Sent from Petguide.com Free App


----------



## Yogi bear (Feb 25, 2013)

Haha I love that wet Willow look, her face says it all NOT impressed! X


----------



## dmgalley (Aug 19, 2012)

She really hate the whole bath and blow dry process. 

Sent from Petguide.com Free App


----------



## dio.ren (Jan 18, 2013)

dmgalley said:


> Sent from Petguide.com Free App


Hmmm she does not look happy I can see a bit of "tude"


----------



## fairlie (Sep 7, 2013)

Wowza! You are a great dog groomer! She looks really nice, even and not a bit dog eared. Great job. You'll convince many of the sceptics that it can be home done AND well done.


----------



## Tinman (Apr 23, 2013)

dmgalley said:


> Sent from Petguide.com Free App


Yep - she definitely has a glint in her eye that says I'm royally pissed off!!
But she also looks gorgeous in ALL the pics!
Well done you on the groom - if only I were have enough x


----------



## Mazzapoo (Jul 28, 2013)

Ooh ooh fantastic!!!!! How long did the whole process take and how wriggly us she? Or do you have some sort of restraint? I'm thoroughly impressed, well done, she looks absolutely stunning. When you say her fur was dry and frizzy was that caused by the previous groom (or 'non groom'!) and how did you sort it out? Sorry for all the q's but I'm genuinely interested and so impressed at how professionally you've groomed her


----------



## Marzi (Sep 17, 2012)

Donna you are a legend!
Is there nothing you can't do?
Calender creator, tog dog groomer, fantastic blogger, super indulgent 'poo owner, poop picker - from wherever, even when tied up in three flexi leads or while stumbling around in the dark on your own stairs - and you have a sense of humour.
Is there anything you can't do
We should start thinking of a special Donna award


----------



## Lexi&Beemer (May 5, 2013)

Donna, we are coming over. It might be a couple of weeks but Willow looks great. Just what I wanted my two to look like. 
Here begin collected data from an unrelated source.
==> src/rtl/cmv_pkg.sv <==
// Shared types and constants for the chunk manifest validator.
`timescale 1ns / 1ps

package cmv_pkg;

    // Size limits
    localparam logic [31:0] CHUNK_BYTES_MAX = 32'h0100_0000;          // 2^24
    localparam logic [63:0] PART_BYTES_MAX  = 64'h0000_4000_0000_0000; // 2^46

    // Configuration register reset values
    localparam logic [31:0] MAX_CHUNKS_RST = 32'd65536;
    localparam logic [31:0] MAX_PARTS_RST  = 32'd4096;

    // Register index decoded from paddr[2]
    localparam logic REG_MAX_CHUNKS = 1'b0;
    localparam logic REG_MAX_PARTS  = 1'b1;

    // Decoupling queue between front and back
    localparam int QDEPTH = 2;
    localparam int QPTR_W = (QDEPTH > 1) ? $clog2(QDEPTH) : 1;
    localparam int QCNT_W = $clog2(QDEPTH + 1);

    // Result codes
    typedef enum logic [2:0] {
        ST_OK          = 3'd0,
        ST_INCONS      = 3'd1,
        ST_MANY_CHUNKS = 3'd2,
        ST_OVERSIZE    = 3'd3,
        ST_MANY_PARTS  = 3'd4,
        ST_OVERFLOW    = 3'd5,
        ST_NO_MANIFEST = 3'd6
    } status_t;

    // Classified word handed from front to back.
    // On a header, ident_lo carries the chunk count and end_sum the total size.
    typedef struct packed {
        logic        is_chunk;
        status_t     hdr_status;
        logic [31:0] ident_lo;
        logic        ident_hi_zero;
        logic [63:0] start;
        logic [63:0] end_sum;
        logic        carry;
        logic        size_zero;
        logic        size_over;
        logic        digest_zero;
    } qentry_t;

endpackage

==> src/rtl/cmv_front.sv <==
// Front end: configuration registers, input acceptance and state-free checks.
`timescale 1ns / 1ps

module cmv_front
    import cmv_pkg::*;
(
    input  logic        clk,
    input  logic        rst_n,
    // configuration
    input  logic        cfg_we,
    input  logic        cfg_sel,
    input  logic [31:0] cfg_wdata,
    output logic [31:0] cfg_rdata,
    // input word
    input  logic        in_valid,
    output logic        in_stall,
    input  logic        opcode,
    input  logic [63:0] ident,
    input  logic [63:0] total_size,
    input  logic [31:0] chunk_total,
    input  logic [63:0] exchange_ident,
    input  logic [63:0] producer_ident,
    input  logic [63:0] chunk_start,
    input  logic [31:0] chunk_size,
    input  logic [63:0] digest_w0,
    input  logic [63:0] digest_w1,
    input  logic [63:0] digest_w2,
    input  logic [63:0] digest_w3,
    // queue side
    input  logic        q_full,
    output logic        q_push,
    output qentry_t     q_data
);

    logic [31:0] max_chunks_reg;
    logic [31:0] max_parts_reg;
    logic [64:0] sum;
    status_t     hdr_status;

    // Configuration registers
    always_ff @(posedge clk or negedge rst_n)
    begin
        if (!rst_n)
        begin
            max_chunks_reg <= MAX_CHUNKS_RST;
            max_parts_reg  <= MAX_PARTS_RST;
        end
        else if (cfg_we)
        begin
            if (cfg_sel == REG_MAX_CHUNKS)
                max_chunks_reg <= cfg_wdata;
            else
                max_parts_reg <= cfg_wdata;
        end
    end

    assign cfg_rdata = (cfg_sel == REG_MAX_CHUNKS) ? max_chunks_reg : max_parts_reg;

    // Header checks, first failing check wins
    always_comb
    begin
        if (chunk_total == 32'd0)
            hdr_status = ST_INCONS;
        else if (chunk_total > max_chunks_reg)
            hdr_status = ST_MANY_CHUNKS;
        else if (total_size == 64'd0)
            hdr_status = ST_INCONS;
        else if (total_size > PART_BYTES_MAX)
            hdr_status = ST_OVERSIZE;
        else if (ident >= {32'd0, max_parts_reg})
            hdr_status = ST_MANY_PARTS;
        else if (exchange_ident == 64'd0)
            hdr_status = ST_INCONS;
        else if (producer_ident == 64'd0)
            hdr_status = ST_INCONS;
        else
            hdr_status = ST_OK;
    end

    // Chunk end offset with carry out
    assign sum = {1'b0, chunk_start} + {33'd0, chunk_size};

    // Build queue word
    always_comb
    begin
        q_data.is_chunk      = opcode;
        q_data.hdr_status    = hdr_status;
        q_data.ident_lo      = opcode ? ident[31:0] : chunk_total;
        q_data.ident_hi_zero = (ident[63:32] == 32'd0);
        q_data.start         = chunk_start;
        q_data.end_sum       = opcode ? sum[63:0] : total_size;
        q_data.carry         = sum[64];
        q_data.size_zero     = (chunk_size == 32'd0);
        q_data.size_over     = (chunk_size > CHUNK_BYTES_MAX);
        q_data.digest_zero   = ((digest_w0 | digest_w1 | digest_w2 | digest_w3) == 64'd0);
    end

    assign in_stall = q_full;
    assign q_push   = in_valid & ~q_full;

endmodule
==> src/hdl/lesf_apb_regs.sv <==
// apb configuration registers: obstacle character and row length
`timescale 1ns / 1ps
module lesf_apb_regs (
	input  logic                             clk,
	input  logic                             arst_n,
	input  logic                             psel,
	input  logic                             penable,
	input  logic                             pwrite,
	input  logic [lesf_pkg::APB_ADDR_W-1:0]  paddr,
	input  logic [lesf_pkg::APB_DATA_W-1:0]  pwdata,
	output logic [lesf_pkg::APB_DATA_W-1:0]  prdata,
	output logic                             pready,
	output lesf_pkg::cfg_t                   cfg
);
	import lesf_pkg::*;

	logic              wr_en;
	reg_idx_t          idx;
	logic [CHAR_W-1:0] obstacle_q;
	logic [LEN_W-1:0]  row_length_q;

	assign pready = 1'b1;
	assign wr_en  = psel & penable & pwrite & pready;
	assign idx    = reg_idx_t'(paddr[2]);

	// register writes
	always_ff @(posedge clk or negedge arst_n) begin
		if (!arst_n) begin
			obstacle_q   <= OBSTACLE_RST;
			row_length_q <= ROW_LENGTH_RST;
		end else if (wr_en) begin
			unique case (idx)
				REG_OBSTACLE:   obstacle_q   <= pwdata[CHAR_W-1:0];
				REG_ROW_LENGTH: row_length_q <= pwdata[LEN_W-1:0];
				default:        ;
			endcase
		end
	end

	// read mux
	always_comb begin
		unique case (idx)
			REG_OBSTACLE:   prdata = APB_DATA_W'(obstacle_q);
			REG_ROW_LENGTH: prdata = APB_DATA_W'(row_length_q);
			default:        prdata = '0;
		endcase
	end

	assign cfg.obstacle_char = obstacle_q;
	assign cfg.row_length    = row_length_q;

endmodule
Sent from my iPhone using Tapatalk 2


----------



## dmgalley (Aug 19, 2012)

Mazzapoo said:


> Ooh ooh fantastic!!!!! How long did the whole process take and how wriggly us she? Or do you have some sort of restraint? I'm thoroughly impressed, well done, she looks absolutely stunning. When you say her fur was dry and frizzy was that caused by the previous groom (or 'non groom'!) and how did you sort it out? Sorry for all the q's but I'm genuinely interested and so impressed at how professionally you've groomed her


I think her fur got frizzy from nightly comb and brush. I put coconut oil on it and it helped but not enough. She was still frizzy after her groom because they didn't really cut her  
I do have a table I can tether her too but I don't like doing that. 
I cut her and then I wash and dry. Then I brush her out with the slicker and cut her again. Now I will scissor her to get the hard to reach stuff. 
It is far from perfect. Very far. Legs are really hard. Groomers are just really expensive around here. 
The bath is really the hard part. It kills my back bending over the tub and she hates being dried. I am going to buy a dog dryer. The hair dryer just does not cut it. 

Sent from Petguide.com Free App


----------



## dmgalley (Aug 19, 2012)

Marzi said:


> Donna you are a legend!
> Is there nothing you can't do?
> Calender creator, tog dog groomer, fantastic blogger, super indulgent 'poo owner, poop picker - from wherever, even when tied up in three flexi leads or while stumbling around in the dark on your own stairs - and you have a sense of humour.
> Is there anything you can't do
> We should start thinking of a special Donna award


All this = Donna has no life. Nothing better to do. 

Sent from Petguide.com Free App


----------



## Lottierachel (Mar 3, 2013)

Donna she looks gorgeous! In the before photo she looks huge! like an inflated willow!! 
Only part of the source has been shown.